In July 1970, the Warner recording group acquired another prestige asset with the purchase of Jac Holzman's Elektra Records for US$10 million. Like Atlantic, the new acquisition came with a very valuable back-catalogue, which included the Doors, Love, Paul Butterfield Blues Band, Tim Buckley, the Stooges, MC5 and Bread, but Elektra soon began producing more major hits under the Warner umbrella. Recent signing Carly Simon scored two successive Top 20 singles in 1971 with "That's the Way I've Always Heard It Should Be" and "Anticipation", and her first two albums both made the Billboard Top 50, but the following year she topped the single and album charts with her international smash hit "You're So Vain" and the album No Secrets, which both went to No. 1 in the US. Jac Holzman ran the label until 1972, when he was succeeded by David Geffen and Elektra was merged with Geffen's label Asylum Records. Geffen was forced to step down in 1975 for health reasons and Joe Smith was appointed president in his place, although the label's fortunes subsequently waned considerably, with Elektra-Asylum reportedly losing some $27 million during the last two years of Smith's tenure.

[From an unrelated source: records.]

`config.mk`:
```
export PLATFORM = sky130hd
export DESIGN_NAME = lcdcdc_core
export DESIGN_NICKNAME = d
export VERILOG_FILES = /design/src/pkg/lcdcdc_pkg.sv /design/src/design/lcdcdc_core.sv /design/src/design/lcdcdc_line_timer.sv
export VERILOG_INCLUDE_DIRS = /design/src /design/src/pkg
export SDC_FILE = /design/constraint.sdc
export NUM_CORES = 1
export LEC_CHECK = 0
export BUFFER_PORTS_ARGS = -buffer_cell sky130_fd_sc_hd__clkbuf_2
export CAP_MARGIN = 20
export CORE_MARGIN = 5
export CORE_UTILIZATION = 54
export DETAILED_ROUTE_END_ITERATION = 10
export PLACE_DENSITY_LB_ADDON = 0.05
export REMOVE_ABC_BUFFERS = 1
export SLEW_MARGIN = 10
export SYNTH_ARGS = -nofsm -noshare
export SYNTH_HDL_FRONTEND = slang
export SYNTH_SLANG_ARGS = --single-unit
```
`constraint.sdc`:
```
create_clock -name i_clk -period 2.5 [get_ports i_clk]
set_input_delay 0.375 -clock i_clk [delete_from_list [all_inputs] [get_ports i_clk]]
set_output_delay 0.375 -clock i_clk [all_outputs]
set_load 0.05 [all_outputs]
```
### src/aofd_consts.vh
// Purpose: Constants for the amplifier offset and fault diagnostic control
// Assumes: 200 MHz clock, times in microseconds
// Notes:   Bit positions refer to the control and diagnostic bytes
`ifndef AOFD_CONSTS_VH
`define AOFD_CONSTS_VH

`define AOFD_CLK_MHZ          200
`define AOFD_SSR_MUTE_US      40000
`define AOFD_SSR_MUTE_CYC     ((`AOFD_SSR_MUTE_US * `AOFD_CLK_MHZ) - 1)
`define AOFD_SILENT_US        100000
`define AOFD_SILENT_CYC       (`AOFD_SILENT_US * `AOFD_CLK_MHZ)
`define AOFD_FAST_MUTE_US     1
`define AOFD_FAST_MUTE_CYC    (`AOFD_FAST_MUTE_US * `AOFD_CLK_MHZ)
`define AOFD_CNT_W            25

`define AOFD_CB1_OFFSET_EN    5
`define AOFD_CB1_DIAG_EN      6
`define AOFD_CB2_SSR_EN       0
`define AOFD_CB2_STBY_OFF     4
`define AOFD_CB2_FAST_MUTE    5
`define AOFD_DB2_SSR_SHUT     6
`define AOFD_DB_OFFSET        5
`define AOFD_RESET_BYTE       8'h00

// Per-channel fault code: bit0 gnd, bit1 supply, bit2 across, bit3 open
`define AOFD_F_GND            0
`define AOFD_F_VS             1
`define AOFD_F_ACROSS         2
`define AOFD_F_OPEN           3

`endif

### src/aofd_sync.v
// Purpose: Two flip-flop synchroniser for a vector of pin inputs
// Assumes: Inputs are asynchronous levels
// Notes:   First stage is read only by the second stage
`timescale 1ns/1ps
module aofd_sync #(
  parameter W = 1
) (
  input  wire         clk,
  input  wire         rst,
  input  wire [W-1:0] d,
  output reg  [W-1:0] q
);
  reg [W-1:0] meta_reg;

  // Two stages to settle metastability
  always @(posedge clk or posedge rst) begin
    if (rst) begin
      meta_reg <= {W{1'b0}};
      q        <= {W{1'b0}};
    end else begin
      meta_reg <= d;
      q        <= meta_reg;
    end
  end
endmodule // aofd_sync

With three co-owned record companies, the next step was the formation of the group's in-house distribution arm, initially called Kinney Records Distributing Corporation, to better control distribution of product and make sure records by breaking new acts were available.

In 1971, UK-based pop rock trio America were signed to the recently established British division of Warner Bros. Their debut album, released late in the year, at first enjoyed only moderate success, but in early 1972 their single "A Horse with No Name" became a major international hit, reaching No. 1 in the US. Warner hastily reissued the album with the song included and it too became a huge hit, reaching No. 1 on the US album chart and eventually earning a platinum record award. Although criticized for their similarity to Neil Young (indeed, rumors circulated around Hollywood that Young had cut the track anonymously), America scored five more US Top 10 singles over the next three years, including a second US No. 1 with "Sister Golden Hair" in 1975. Their albums performed very strongly in the charts—each of their first seven albums were US Top 40 albums, five of these made the Top 10 and all but one (Hat Trick, 1973) achieved either gold or platinum status. Their 1975 Greatest Hits album became a perennial seller and is now accredited at 4× platinum.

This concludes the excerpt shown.